Affiliation:
1. Department of Surgery, Kansai Medical University, 10–15 Fumizono, Moriguchi, Osaka 570-8507, Japan
Abstract
Abstract
Background
During endotoxaemia, neutrophils activated by inflammatory cytokines release reactive oxygen species and neutrophil elastase, resulting in hepatic necrosis and dysfunction. This study investigated the possible mechanism underlying the protective effect of sivelestat, a neutrophil elastase inhibitor, on endotoxin-induced liver injury following partial hepatectomy.
Methods
Lipopolysaccharide (LPS) was administered intravenously to male Sprague–Dawley rats 48 h after 70 per cent hepatectomy.

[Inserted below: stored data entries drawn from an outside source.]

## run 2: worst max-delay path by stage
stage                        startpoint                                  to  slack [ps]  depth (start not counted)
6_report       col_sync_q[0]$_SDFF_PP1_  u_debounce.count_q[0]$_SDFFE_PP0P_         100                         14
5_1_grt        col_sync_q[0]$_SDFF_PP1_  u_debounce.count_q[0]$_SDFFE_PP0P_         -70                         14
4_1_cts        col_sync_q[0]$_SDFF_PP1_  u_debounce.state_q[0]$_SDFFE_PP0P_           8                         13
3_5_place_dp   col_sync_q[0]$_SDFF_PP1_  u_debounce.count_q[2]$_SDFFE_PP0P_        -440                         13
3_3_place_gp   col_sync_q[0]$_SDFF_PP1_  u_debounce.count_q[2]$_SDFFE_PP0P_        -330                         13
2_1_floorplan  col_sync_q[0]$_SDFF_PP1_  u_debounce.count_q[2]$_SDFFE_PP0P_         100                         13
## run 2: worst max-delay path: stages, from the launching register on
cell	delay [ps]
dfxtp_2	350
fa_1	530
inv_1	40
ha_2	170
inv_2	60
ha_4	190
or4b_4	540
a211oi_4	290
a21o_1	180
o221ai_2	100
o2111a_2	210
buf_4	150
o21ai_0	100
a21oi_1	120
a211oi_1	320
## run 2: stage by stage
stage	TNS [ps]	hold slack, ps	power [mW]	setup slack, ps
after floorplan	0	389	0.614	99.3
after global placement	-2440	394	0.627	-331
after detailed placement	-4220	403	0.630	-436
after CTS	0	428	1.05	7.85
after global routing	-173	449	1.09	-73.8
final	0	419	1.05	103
[config.mk]
export PLATFORM = sky130hd
export DESIGN_NAME = stfq_rank_compute
export DESIGN_NICKNAME = d
export VERILOG_FILES = /design/src/rtl/stfq_rank_compute.sv
export SDC_FILE = /design/constraint.sdc
export NUM_CORES = 1
export LEC_CHECK = 0
export ABC_AREA = 1
export ABC_CLOCK_PERIOD_IN_PS = 6300
export CAP_MARGIN = 20
export CORE_MARGIN = 5
export CORE_UTILIZATION = 35
export CTS_BUF_LIST = sky130_fd_sc_hd__clkbuf_4
export DETAILED_ROUTE_END_ITERATION = 7
export PLACE_DENSITY = 0.59
export SYNTH_ARGS = -nofsm -noshare
export SYNTH_HDL_FRONTEND = slang
export SYNTH_SLANG_ARGS = --single-unit
[constraint.sdc]
create_clock -name clk -period 6.3 [get_ports clk]
set_input_delay 1.26 -clock clk [delete_from_list [all_inputs] [get_ports clk]]
set_output_delay 1.26 -clock clk [all_outputs]
set_load 0.005 [all_outputs]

Sivelestat or normal saline was given intravenously before LPS administration,
Results
Treatment with sivelestat significantly improved the survival rate. Sivelestat prevented increases in the concentration of serum enzymes and total bilirubin related to liver injury. Levels of inflammatory cytokines in serum and liver tissue were significantly lower in the sivelestat-treated group than in the control group. The degree of neutrophil infiltration, necrosis and apoptosis in the remnant liver was significantly decreased in sivelestat-treated rats. Sivelestat pretreatment inhibited the activation of nuclear factor (NF) κB, caspase 3 and 8 activities, and cytochrome c release.
Conclusion
Sivelestat prevents LPS-induced liver injury by inhibition of NF-κB activation and apoptosis.
Publisher
Oxford University Press (OUP)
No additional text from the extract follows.